Yuya Karubeさん
  • コラボレーター
  • SELECK(How to)
  • Yuya Karube

新規Webサービスにおけるアクセス解析入門・その2:BigQuery・Re:Dash編【SELECKの事例を公開】

  • -
  • このエントリーをはてなブックマークに追加
    -
  • tweet

新規サービスのアクセス解析入門、その1では、SELECKチームが実際にUser Insightを導入した事例を紹介しました。今回はその次のステップとしてGoogle BigQueryと、ダッシュボードツールのRe:dashの活用についてまとめます。

Re:dash

各社のビッグデータ解析事情

Google BigQueryは、大量のデータ解析を可能にするソリューションです。Google BigQueryで13万人超の登録者の行動を解析し「在宅ワークを当たり前に」の記事で述べられている通り、データを貯めておくコストが比較的安いということが特徴です。

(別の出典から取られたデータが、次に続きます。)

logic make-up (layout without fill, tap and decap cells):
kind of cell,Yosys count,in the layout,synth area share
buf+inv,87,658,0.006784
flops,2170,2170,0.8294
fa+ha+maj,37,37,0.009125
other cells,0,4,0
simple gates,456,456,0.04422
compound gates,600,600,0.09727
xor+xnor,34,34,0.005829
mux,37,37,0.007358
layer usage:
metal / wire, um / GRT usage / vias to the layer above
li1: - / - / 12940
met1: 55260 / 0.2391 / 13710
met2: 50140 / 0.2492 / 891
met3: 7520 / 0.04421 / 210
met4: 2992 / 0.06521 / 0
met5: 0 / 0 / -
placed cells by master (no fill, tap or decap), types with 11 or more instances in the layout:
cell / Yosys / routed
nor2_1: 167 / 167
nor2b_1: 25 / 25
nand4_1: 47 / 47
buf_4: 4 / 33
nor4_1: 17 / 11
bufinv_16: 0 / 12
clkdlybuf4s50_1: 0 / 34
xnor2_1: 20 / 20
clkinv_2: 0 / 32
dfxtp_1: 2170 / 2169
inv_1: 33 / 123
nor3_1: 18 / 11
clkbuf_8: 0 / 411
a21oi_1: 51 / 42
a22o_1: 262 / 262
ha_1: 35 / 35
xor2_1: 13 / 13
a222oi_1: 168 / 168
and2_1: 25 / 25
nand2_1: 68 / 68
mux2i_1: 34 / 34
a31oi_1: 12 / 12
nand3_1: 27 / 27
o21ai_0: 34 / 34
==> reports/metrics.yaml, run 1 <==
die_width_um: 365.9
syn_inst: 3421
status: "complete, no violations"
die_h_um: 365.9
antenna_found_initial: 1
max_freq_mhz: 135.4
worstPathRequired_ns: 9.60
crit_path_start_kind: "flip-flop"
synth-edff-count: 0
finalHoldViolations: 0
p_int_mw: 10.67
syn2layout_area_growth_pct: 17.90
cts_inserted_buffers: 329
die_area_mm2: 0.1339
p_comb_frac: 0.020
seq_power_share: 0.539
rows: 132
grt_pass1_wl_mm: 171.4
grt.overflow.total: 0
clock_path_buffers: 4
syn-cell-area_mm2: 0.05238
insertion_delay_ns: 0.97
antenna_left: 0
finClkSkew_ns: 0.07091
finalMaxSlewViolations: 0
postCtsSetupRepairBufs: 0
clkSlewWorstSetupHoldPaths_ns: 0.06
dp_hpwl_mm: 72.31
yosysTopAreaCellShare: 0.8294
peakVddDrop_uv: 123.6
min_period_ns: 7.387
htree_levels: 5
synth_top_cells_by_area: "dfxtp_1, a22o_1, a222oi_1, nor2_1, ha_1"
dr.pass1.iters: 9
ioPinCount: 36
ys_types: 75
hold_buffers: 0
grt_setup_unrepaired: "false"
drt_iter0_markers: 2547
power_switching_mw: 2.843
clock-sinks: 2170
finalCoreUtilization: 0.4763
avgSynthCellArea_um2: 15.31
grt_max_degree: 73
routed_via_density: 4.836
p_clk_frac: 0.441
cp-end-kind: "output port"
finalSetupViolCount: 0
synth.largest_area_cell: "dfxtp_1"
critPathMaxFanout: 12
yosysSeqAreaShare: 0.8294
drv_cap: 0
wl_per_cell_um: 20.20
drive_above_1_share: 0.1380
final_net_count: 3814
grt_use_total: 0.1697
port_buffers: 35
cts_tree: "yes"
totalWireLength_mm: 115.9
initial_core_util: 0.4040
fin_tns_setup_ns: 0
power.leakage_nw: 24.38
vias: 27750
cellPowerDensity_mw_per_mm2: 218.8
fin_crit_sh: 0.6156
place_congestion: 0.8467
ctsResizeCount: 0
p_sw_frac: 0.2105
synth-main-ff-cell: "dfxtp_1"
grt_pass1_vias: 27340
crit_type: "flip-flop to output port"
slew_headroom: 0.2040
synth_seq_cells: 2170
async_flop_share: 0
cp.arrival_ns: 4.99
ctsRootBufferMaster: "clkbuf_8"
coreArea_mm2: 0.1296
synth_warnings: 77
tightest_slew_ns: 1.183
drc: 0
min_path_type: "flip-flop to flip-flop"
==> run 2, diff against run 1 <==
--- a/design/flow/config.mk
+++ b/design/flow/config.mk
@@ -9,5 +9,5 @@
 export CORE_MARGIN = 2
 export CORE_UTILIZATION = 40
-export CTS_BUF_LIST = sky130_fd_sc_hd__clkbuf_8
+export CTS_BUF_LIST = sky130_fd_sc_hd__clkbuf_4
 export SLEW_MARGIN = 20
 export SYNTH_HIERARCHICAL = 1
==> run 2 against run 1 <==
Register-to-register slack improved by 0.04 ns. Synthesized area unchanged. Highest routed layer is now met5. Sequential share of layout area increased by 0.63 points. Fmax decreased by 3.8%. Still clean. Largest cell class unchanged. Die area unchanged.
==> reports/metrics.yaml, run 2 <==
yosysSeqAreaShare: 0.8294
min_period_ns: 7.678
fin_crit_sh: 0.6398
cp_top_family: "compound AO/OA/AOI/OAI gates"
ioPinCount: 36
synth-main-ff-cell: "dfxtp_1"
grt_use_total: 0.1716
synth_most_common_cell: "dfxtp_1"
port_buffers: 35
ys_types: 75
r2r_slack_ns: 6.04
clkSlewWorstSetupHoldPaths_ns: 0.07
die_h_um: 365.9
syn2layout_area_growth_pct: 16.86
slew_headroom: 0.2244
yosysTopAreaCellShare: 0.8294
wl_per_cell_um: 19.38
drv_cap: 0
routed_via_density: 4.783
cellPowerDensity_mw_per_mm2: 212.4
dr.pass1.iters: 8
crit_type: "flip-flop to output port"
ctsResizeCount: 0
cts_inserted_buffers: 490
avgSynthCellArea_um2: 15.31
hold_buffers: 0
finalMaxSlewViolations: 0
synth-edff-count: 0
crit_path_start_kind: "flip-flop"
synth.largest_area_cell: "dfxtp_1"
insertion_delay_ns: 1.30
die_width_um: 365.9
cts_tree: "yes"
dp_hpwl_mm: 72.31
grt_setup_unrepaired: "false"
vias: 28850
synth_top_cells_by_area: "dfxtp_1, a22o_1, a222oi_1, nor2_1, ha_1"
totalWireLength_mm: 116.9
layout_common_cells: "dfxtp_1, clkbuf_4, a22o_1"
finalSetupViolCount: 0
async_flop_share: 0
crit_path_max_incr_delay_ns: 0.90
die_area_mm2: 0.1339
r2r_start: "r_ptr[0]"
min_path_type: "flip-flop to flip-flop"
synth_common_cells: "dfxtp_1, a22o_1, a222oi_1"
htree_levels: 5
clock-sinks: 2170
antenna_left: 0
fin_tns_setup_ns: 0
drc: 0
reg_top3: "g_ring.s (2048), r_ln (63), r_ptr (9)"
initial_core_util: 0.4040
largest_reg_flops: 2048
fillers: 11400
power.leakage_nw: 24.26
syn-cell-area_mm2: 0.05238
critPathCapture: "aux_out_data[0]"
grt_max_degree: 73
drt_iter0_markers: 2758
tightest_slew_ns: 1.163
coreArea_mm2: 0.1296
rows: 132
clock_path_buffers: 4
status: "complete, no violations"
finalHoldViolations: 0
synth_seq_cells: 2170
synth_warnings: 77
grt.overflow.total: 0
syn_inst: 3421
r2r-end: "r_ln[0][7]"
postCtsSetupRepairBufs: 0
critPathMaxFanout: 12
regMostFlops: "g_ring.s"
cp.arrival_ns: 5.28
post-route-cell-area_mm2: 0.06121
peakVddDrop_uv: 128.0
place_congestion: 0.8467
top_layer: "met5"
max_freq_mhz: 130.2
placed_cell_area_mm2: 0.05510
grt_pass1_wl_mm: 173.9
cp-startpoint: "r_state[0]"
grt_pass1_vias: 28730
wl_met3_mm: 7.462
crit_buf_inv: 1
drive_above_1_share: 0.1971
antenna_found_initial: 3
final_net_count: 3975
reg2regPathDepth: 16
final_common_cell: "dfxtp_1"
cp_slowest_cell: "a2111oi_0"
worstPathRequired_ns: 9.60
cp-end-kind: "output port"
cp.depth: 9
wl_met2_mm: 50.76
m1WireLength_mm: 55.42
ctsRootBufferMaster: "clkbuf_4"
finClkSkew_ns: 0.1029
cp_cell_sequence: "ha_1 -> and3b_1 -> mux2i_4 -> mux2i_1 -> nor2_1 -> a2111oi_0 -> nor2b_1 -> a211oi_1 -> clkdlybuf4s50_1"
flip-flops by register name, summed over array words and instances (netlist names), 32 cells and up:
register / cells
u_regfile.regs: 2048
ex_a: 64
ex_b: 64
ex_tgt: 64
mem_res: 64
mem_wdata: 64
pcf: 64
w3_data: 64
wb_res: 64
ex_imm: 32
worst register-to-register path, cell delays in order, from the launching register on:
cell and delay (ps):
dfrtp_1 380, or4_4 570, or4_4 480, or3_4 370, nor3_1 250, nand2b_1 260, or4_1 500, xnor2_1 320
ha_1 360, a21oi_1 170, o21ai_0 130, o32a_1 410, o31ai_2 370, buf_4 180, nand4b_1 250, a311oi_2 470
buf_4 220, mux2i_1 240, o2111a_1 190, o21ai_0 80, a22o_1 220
Source: an optimization exercise on an open RTL-to-GDS flow (aim: small area, a short achievable clock period and few clock cycles). Production flows keep margins and buffers that such runs may drop. RTL that was checked went through simulation tests only; none was proved equivalent to the original. No functional check of the RTL was part of runs 4 to 6. No activity file was given, so power comes from the tool's default toggle rates.

--- design.v ---
`timescale 1ns / 1ps
module write_batch_record_parser (
  input  logic                clk_i,
  input  logic                rst_ni,
  input  logic                in_valid_i,
  output logic                in_ready_o,
  input  logic [41:0]         in_data_i,
  output logic                out_valid_o,
  input  logic                out_ready_i,
  output logic [143:0]        out_data_o,
  input  logic                cfg_valid_i,
  output logic                cfg_ready_o,
  input  logic                cfg_index_i,
  input  logic [31:0]         cfg_data_i
);
  localparam logic [2:0] PhHeader = 3'd0;
  localparam logic [2:0] PhTag    = 3'd1;
  localparam logic [2:0] PhKeyLen = 3'd2;
  localparam logic [2:0] PhValLen = 3'd3;
  localparam logic [2:0] PhKey    = 3'd4;
  localparam logic [2:0] PhVal    = 3'd5;
  localparam logic [2:0] PhErrTag = 3'd6;
  localparam logic [2:0] PhErrLen = 3'd7;
  logic [7:0]  b;
  logic        bf, bl;
  logic [31:0] sp;
  assign b  = in_data_i[41:34];
  assign bf = in_data_i[33];
  assign bl = in_data_i[32];
  assign sp = in_data_i[31:0];
  logic [2:0]  phase_q, phase_n;
  logic        idle_q;
  logic [3:0]  cnt_q, cnt_n;
  logic [31:0] len_q;
  logic [31:0] diff_q;
  logic        dz_q;
  logic [63:0] rseq_q;
  logic [31:0] pos_q, pos_n;
  logic        lag_q;
  logic [31:0] rs_q;
  logic        rsp_q, rsp_d;   
  logic        ov_q;           
  logic        del_q, del_n, ddel_q;
  logic        vp_q;
  logic [31:0] file_q;
  logic        fzero_q, fresh_q;
  logic        hd_q, hn_q, hs_q;
  logic        sep_q;   
  logic        hd_d, hn_d, hs_d;
  logic        empty_q, single_q, behind_q;
  logic        acc_q;
  logic        hdone_q, lpz_q, hst_q, rl_q;
  logic        b0p_q;     
  logic [7:0]  byte_q;
  logic        fe_q, dk_q;
  logic        in_fire, upd, pop, pop_done, pos_mv;
  logic        emit_data, do_finish, do_after_key, hdr_end, seq_wr, cnt_wr;
  logic [31:0] len_new, len_pf;
  logic        len_ph;
  logic        len_new_zero, len_one, grp_zero;
  logic [2:0]  code;
  assign cfg_ready_o = 1'b1;
  assign out_valid_o = ov_q;
  assign in_ready_o  = out_ready_i && acc_q;
  assign in_fire     = in_valid_i && in_ready_o;
  assign upd         = in_fire && (bf || !idle_q);
  assign pop         = out_ready_i && ov_q;
  assign rsp_d       = upd && !behind_q && (bf || hdr_end);
  assign pop_done    = out_ready_i && !hd_q && hn_q;
  assign pos_mv      = upd && !bf && !behind_q;
  always_comb begin
    for (int i = 0; i < 32; i++) begin
      if (cnt_q == 4'(i / 7)) len_new[i] = b[i % 7];
      else if (cnt_q == 4'd0) len_new[i] = 1'b0;
      else len_new[i] = len_q[i];
    end
  end
  assign grp_zero     = (cnt_q == 4'd4) ? (b[3:0] == 4'd0) : (b[6:0] == 7'd0);
  assign len_new_zero = grp_zero && ((cnt_q == 4'd0) || (len_q == 32'd0));
  assign len_one      = (len_q == 32'd1);
  assign len_ph       = (phase_q == PhKeyLen) || (phase_q == PhValLen);
  assign len_pf       = (vp_q && !del_q && !fzero_q) ? file_q : 32'd0;
  always_comb begin
    phase_n = phase_q;
    cnt_n   = cnt_q;
    del_n   = del_q;
    seq_wr  = 1'b0;
    cnt_wr  = 1'b0;
    hdr_end = 1'b0;
    emit_data    = 1'b0;
    do_finish    = 1'b0;
    do_after_key = 1'b0;
    case (phase_q)
      PhHeader: begin
        cnt_n = cnt_q + 4'd1;
        if (cnt_q[3]) cnt_wr = 1'b1;
        else seq_wr = 1'b1;
        if (cnt_q == 4'd11) begin
          hdr_end = 1'b1;
          cnt_n   = 4'd0;
          phase_n = PhTag;
        end
      end
      PhTag: begin
        if (b[7:1] == 7'd0) begin
          del_n   = !b[0];
          phase_n = PhKeyLen;
        end else begin
          phase_n = PhErrTag;
        end
      end
      PhKeyLen, PhValLen: begin
        cnt_n = cnt_q + 4'd1;
        if (b[7]) begin
          if (cnt_q == 4'd4) phase_n = PhErrLen;
        end else begin
          cnt_n = 4'd0;
          if (phase_q == PhKeyLen) begin
            if (len_new_zero) do_after_key = 1'b1;
            else phase_n = PhKey;
          end else begin
            if (len_new_zero) do_finish = 1'b1;
            else phase_n = PhVal;
          end
        end
      end
      PhKey: begin
        emit_data = 1'b1;
        if (len_one) do_after_key = 1'b1;
      end
      PhVal: begin
        emit_data = !vp_q;
        if (len_one) do_finish = 1'b1;
      end
      default: ;
    endcase
    if (do_after_key) begin
      if (del_q) do_finish = 1'b1;
      else phase_n = PhValLen;
    end
    if (do_finish) begin
      phase_n = PhTag;
    end
  end
  assign pos_n = pos_q + (lag_q ? 32'd2 : 32'd1);
  logic [63:0] rseq_inc;
  logic [31:0] diff_dec;
  assign rseq_inc = rseq_q + {63'd0, pop_done};
  assign diff_dec = diff_q - {31'd0, pop_done};
  always_comb begin
    hd_d = hd_q;
    hn_d = hn_q;
    hs_d = hs_q;
    if (upd) begin
      hs_d = bl;
      hd_d = !bf && emit_data;
      hn_d = behind_q || (!bf && do_finish);
    end else if (pop) begin
      if (hd_q) hd_d = 1'b0;
      else if (hn_q) hn_d = 1'b0;
      else hs_d = 1'b0;
    end
  end
  always_ff @(posedge clk_i or negedge rst_ni) begin
    if (!rst_ni) begin
      phase_q  <= PhHeader;
      idle_q   <= 1'b0;
      cnt_q    <= '0;
      pos_q    <= '0;
      lag_q    <= 1'b0;
      vp_q     <= 1'b0;
      fzero_q  <= 1'b1;
      fresh_q  <= 1'b1;
      hd_q     <= 1'b0;
      hn_q     <= 1'b0;
      hs_q     <= 1'b0;
      sep_q    <= 1'b0;
      empty_q  <= 1'b1;
      ov_q     <= 1'b0;
      rsp_q    <= 1'b0;
      single_q <= 1'b0;
      behind_q <= 1'b0;
      acc_q    <= 1'b1;
      hdone_q  <= 1'b0;
      lpz_q    <= 1'b1;
      hst_q    <= 1'b1;
      rl_q     <= 1'b1;
      b0p_q    <= 1'b0;
    end else begin
      if (cfg_valid_i) begin
        if (cfg_index_i) fzero_q <= 1'b0;
        else vp_q <= cfg_data_i[0];
      end
      if (upd && (bf || hdr_end)) fresh_q <= 1'b0;
      if (upd && bf) pos_q <= sp;
      else if (pos_mv) pos_q <= pos_n;
      hd_q     <= hd_d;
      hn_q     <= hn_d;
      hs_q     <= hs_d;
      empty_q  <= !(hd_d || hn_d || hs_d);
      ov_q     <= (hd_d || hn_d || hs_d) && !rsp_d;
      rsp_q    <= rsp_d;
      single_q <= hd_d ? !(hn_d || hs_d) : (hn_d != hs_d);
      behind_q <= hd_d && hn_d && !hs_d;
      acc_q    <= !(hd_d || hn_d || hs_d) || ((hd_d ? !hs_d : (hn_d != hs_d)) && !rsp_d);
      hdone_q  <= !hd_d && hn_d;
      lpz_q    <= hd_d || (fresh_q && !(upd && (bf || hdr_end)));
      hst_q    <= !hd_d && !hn_d;
      rl_q     <= hd_d ? !(hn_d || hs_d) : (!hn_d || !hs_d || (upd ? behind_q : sep_q));
      if (upd && bf && behind_q) b0p_q <= 1'b1;
      else if (pop_done) b0p_q <= 1'b0;
      if (upd) begin
        idle_q <= bl;
        sep_q  <= behind_q;
        if (bf) begin
          phase_q <= PhHeader;
          cnt_q   <= 4'd1;
          lag_q   <= 1'b1;
        end else begin
          phase_q <= phase_n;
          cnt_q   <= cnt_n;
          lag_q <= behind_q;
        end
      end
    end
  end
  always_ff @(posedge clk_i) begin
    if (cfg_valid_i && cfg_index_i) file_q <= cfg_data_i;
    if (rsp_q || pop_done) rs_q <= pos_q;
    if (upd && !bf && (len_ph || phase_q == PhKey || phase_q == PhVal)) begin
      if (do_finish) len_q <= len_pf;
      else if (len_ph) len_q <= len_new;
      else len_q <= len_q - 32'd1;
    end
    if (upd && !bf && phase_q == PhTag) del_q <= !b[0];
    if (upd && !bf && do_finish) ddel_q <= del_q;
    if ((upd && !bf && emit_data) || (upd && bf && behind_q)) begin
      byte_q <= b;
      fe_q   <= len_one;
      dk_q   <= phase_q[0];
    end
    for (int k = 1; k < 8; k++) begin
      rseq_q[8*k +: 8] <= (upd && !bf && seq_wr && cnt_q[2:0] == 3'(k))
                          ? b : rseq_inc[8*k +: 8];
    end
    if (upd && (bf ? !behind_q : (seq_wr && cnt_q[2:0] == 3'd0))) rseq_q[7:0] <= b;
    else if (b0p_q && pop_done) rseq_q[7:0] <= byte_q;
    else rseq_q[7:0] <= rseq_inc[7:0];
    for (int k = 0; k < 4; k++) begin
      diff_q[8*k +: 8] <= (upd && !bf && cnt_wr && cnt_q[1:0] == 2'(k))
                          ? b : diff_dec[8*k +: 8];
    end
    if (upd && !bf && cnt_wr) begin
      dz_q <= (b == 8'd0) && (diff_q[23:0] == 24'd0);
    end else if (pop_done) begin
      dz_q <= (diff_q == 32'd1);
    end
  end
  always_comb begin
    case (phase_q)
      PhErrTag: code = 3'd4;
      PhHeader: code = 3'd1;
      PhTag:    code = dz_q ? 3'd0 : 3'd5;
      default:  code = del_q ? 3'd3 : 3'd2;
    endcase
  end
  logic head_done;
  assign head_done   = !hd_q && !hst_q;
  assign out_data_o[143]     = !hd_q;
  assign out_data_o[142]     = hd_q ? dk_q : !hn_q;
  assign out_data_o[141:134] = hd_q ? byte_q : 8'd0;
  assign out_data_o[133]     = hd_q && fe_q;
  assign out_data_o[132]     = hd_q ? del_q : (hn_q && ddel_q);
  assign out_data_o[131:100] = hdone_q ? rseq_q[63:32] : 32'd0;
  assign out_data_o[99:68]   = head_done ? rseq_q[31:0] : 32'd0;
  assign out_data_o[67:36]   = lpz_q ? 32'd0 : rs_q;
  assign out_data_o[35:4]    = hdone_q ? len_q : 32'd0;
  assign out_data_o[3:1]     = hst_q ? code : 3'd0;
  assign out_data_o[0]       = rl_q;
endmodule
From an optimization exercise on the open Yosys and OpenROAD flow, aimed at small area; shortcuts taken in it are not production practice. RTL that was checked went through simulation tests only; none was proved equivalent to the original. The RTL of runs 1 and 2 was laid out without a check of its function. No activity file was given, so power comes from the tool's default toggle rates.

### flow/config.mk
export PLATFORM = sky130hd
export DESIGN_NAME = alu_system
export DESIGN_NICKNAME = alu_system
export VERILOG_FILES = /design/flow/design.v
export SDC_FILE = /design/flow/constraint.sdc
export NUM_CORES = 4
export LEC_CHECK = 0
export CAP_MARGIN = 10
export CORE_MARGIN = 2
export CORE_UTILIZATION = 60
export CTS_BUF_LIST = sky130_fd_sc_hd__clkbuf_8
export CTS_CLUSTER_DIAMETER = 70
export CTS_CLUSTER_SIZE = 18
export GPL_TIMING_DRIVEN = 0
export SETUP_SLACK_MARGIN = 0.2
export SLEW_MARGIN = 10
export SYNTH_HIERARCHICAL = 1
export SYNTH_MINIMUM_KEEP_SIZE = 0
### flow/constraint.sdc
create_clock -name core_clock -period 10.0 [get_ports {clk}]
set_input_delay 2.0000 -clock core_clock [delete_from_list [all_inputs] [get_ports {clk}]]
set_output_delay 2.0000 -clock core_clock [all_outputs]
set_load 0.01 [all_outputs]
Background: an optimization exercise with open tools, aiming at small area, a short achievable clock period and few clock cycles per item. Do not read the settings as production practice.
In this exercise RTL edits were held to simulation tests only and were not proved equivalent to the original.
Power and IR drop assume default switching activity.

// page_buffer_lru_replacement
module page_buffer_lru_replacement
(
    input  logic                  clk,
    input  logic                  rst_n,
    input  logic                  psel,
    input  logic                  penable,
    input  logic                  pwrite,
    input  logic [APB_ADDR_W-1:0] paddr,
    input  logic [APB_DATA_W-1:0] pwdata,
    output logic [APB_DATA_W-1:0] prdata,
    output logic                  pready,
    input  logic                  in_valid,
    output logic                  in_ready,
    input  logic [CMD_W-1:0]      in_cmd,
    input  logic [PAGE_W-1:0]     in_page_id,
    output logic                  out_valid,
    input  logic                  out_ready,
    output logic                  out_hit,
    output logic [SLOT_FIELD_W-1:0] out_slot,
    output logic [PAGE_W-1:0]     out_page_number,
    output logic                  out_writeback_valid,
    output logic [PAGE_W-1:0]     out_writeback_page,
    output logic                  out_last
);
    logic [CFG_W-1:0]        slots_in_use_reg, slots_in_use_next;
    logic [CFG_W-1:0]        prdata_reg;
    logic [BUFFER_SLOTS-1:0] active_mask;
    logic [BUFFER_SLOTS-2:0] active_hi_reg, active_hi_next;
    logic                    cfg_write;
    logic                    done;
    logic                    cmd_valid;
    logic [3:0]              cmd_is;
    logic [PAGE_W-1:0]       cmd_page;
    logic                    load;
    logic [PAGE_W-1:0]       load_page;
    assign pready    = 1'b1;
    assign cfg_write = psel && penable && pwrite && (paddr == ADDR_SLOTS_IN_USE);
    assign slots_in_use_next = cfg_write ? pwdata[CFG_W-1:0] : slots_in_use_reg;
  ...
Size: roughly 2400 cells after synthesis, roughly 590 flip-flops, roughly 28000 um^2 of cells after synthesis.
==> flow/config.mk <==
export PLATFORM = sky130hd
export DESIGN_NAME = page_buffer_lru_replacement
export DESIGN_NICKNAME = page_buffer_lru_replacement
export VERILOG_FILES = /design/flow/design.v
export SDC_FILE = /design/flow/constraint.sdc
export NUM_CORES = 4
export LEC_CHECK = 0
export CAP_MARGIN = 20
export CORE_MARGIN = 2
export CORE_UTILIZATION = 40
export CTS_CLUSTER_DIAMETER = 80
export CTS_CLUSTER_SIZE = 26
export PLACE_DENSITY = 0.85
export SLEW_MARGIN = 20
==> flow/constraint.sdc <==
create_clock -name core_clock -period 11.0 [get_ports {clk}]
set_input_delay 2.2000 -clock core_clock [delete_from_list [all_inputs] [get_ports {clk}]]
set_output_delay 2.2000 -clock core_clock [all_outputs]
set_load 0.01 [all_outputs]
standard.sh (not shown) runs the stock make flow with config.mk's settings and CLKGATE_MAP_FILE= SYNTH_SCRIPT=/design/flow/synth_recipe.tcl, a recipe that flattens the netlist after the stock synthesis.
==> flow/flow/run.sh <==
#!/bin/bash
# The standard layout (standard.sh), with a few extra ORFS settings read
# from flow/knobs.txt, one NAME=value per line: the resizer's setup repair
# aims for extra slack and the port buffers use a plain buffer cell. The
# clock, constraints and synthesis are the standard flow's own, unchanged.
set -euo pipefail
args=()
while IFS= read -r line; do
  [[ -n "$line" ]] && args+=("$line")
done < "$(dirname "$0")/knobs.txt"
bash standard.sh "${args[@]}" finish > flow_make.log 2>&1
==> flow/flow/knobs.txt <==
SETUP_SLACK_MARGIN=7.62
BUFFER_PORTS_ARGS=-buffer_cell sky130_fd_sc_hd__buf_2
The first run produced a clean layout.
Testbench counts at the start, summed over its fixed seeds: cycles 23,954, items 20,000.
Edit:
Settings changed: PLACE_DENSITY 0.85 to 0.75.
Design area grows by 0.66%.
Die area is unchanged.
Clock power grows by about 10%.
Total power grows by 2.0%.
Worst setup slack gains 0.096 ns.
Critical path depth shrinks by 1.
Clock-buffer cell count grows by 11.
Utilization grows by 0.29 points.
Edit:
Settings changed: PLACE_DENSITY 0.75 to 0.6.
The new run went through all stages and came out clean. Clock power barely changes. Global-route usage climbs by 1.3 points. Utilization is about the same. Wire length is higher by a few percent. Worst setup slack is worse by 0.13 ns. Final area stays flat. Flip-flop and latch count is unchanged. Fmax goes down by a few percent.
Edit:
==> flow/flow/knobs.txt (replaced) <==
SETUP_SLACK_MARGIN=7.75
BUFFER_PORTS_ARGS=-buffer_cell sky130_fd_sc_hd__buf_2
Utilization is higher by 0.42 points.
Combinational power is higher by about 2%.
Worst setup slack improved by 0.020 ns.
Final area is higher by 0.94%.
Via count is higher by 0.32%.
Hold slack is about the same.
Total power is higher by 0.53%.
Die area is unchanged.
Non-clock buffer count is higher by 11.
Fmax is higher by 0.58%.
Sequential power stays flat.

-- what the ideal ports hide --
No port has a modelled driver above. Below, the same layouts with a new extraction and two added sets of constraints.
Step 1 assumes that a clkbuf_16 drives the clock port and a buf_2 every other input.
Step 2 moves the port delays by t, midway between the first and last clock arrival at a register: inputs arrive t later, outputs are due t later. That takes back most of the time a late clock gives input paths.
Slacks: no drivers / after step 1 / after step 2; pairs: no drivers / after step 1.
| run | shift t [ns] | setup WS [ns] | worst slew at a driven data input, ns |
|---|---|---|---|
| the first run | 0.722 | 7.551 / 7.481 / 6.998 | 0.05 |
| the second run | 0.645 | 7.647 / 7.584 / 7.050 | 0.06 |
| the third run | 0.649 | 7.519 / 7.450 / 7.018 | 0.03 |
| the fourth run | 0.646 | 7.539 / 7.475 / 7.131 | 0.04 |
After both steps every run listed still meets setup and hold. For the second run, which loses most, drivers alone change the setup slack by -0.063 ns; drivers and shift together by -0.597 ns.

日々大量の解析クエリを発行するわけではない我々にとって、データを貯めておくコストが安く、解析ごとに課金されていく仕組みが丁度よかったのです。

ビッグデータの保存・解析にはTreasure Dataも人気があります。「50億分の1」アクセスも取りこぼせない!マクロミル流・ビックデータ解析術では、月間50億アクセスにも及ぶWebサービスの事例が紹介されています。

SELECKチームはデータ解析のノウハウを作っていく段階なので、トライ・アンド・エラーを繰り返せるようにコストが安いBigQueryを導入しました。

マスタデータを合わせて解析できる

BigQueryに保存しているデータは主に2つあり、それぞれ別の方法でBigQueryに転送しています。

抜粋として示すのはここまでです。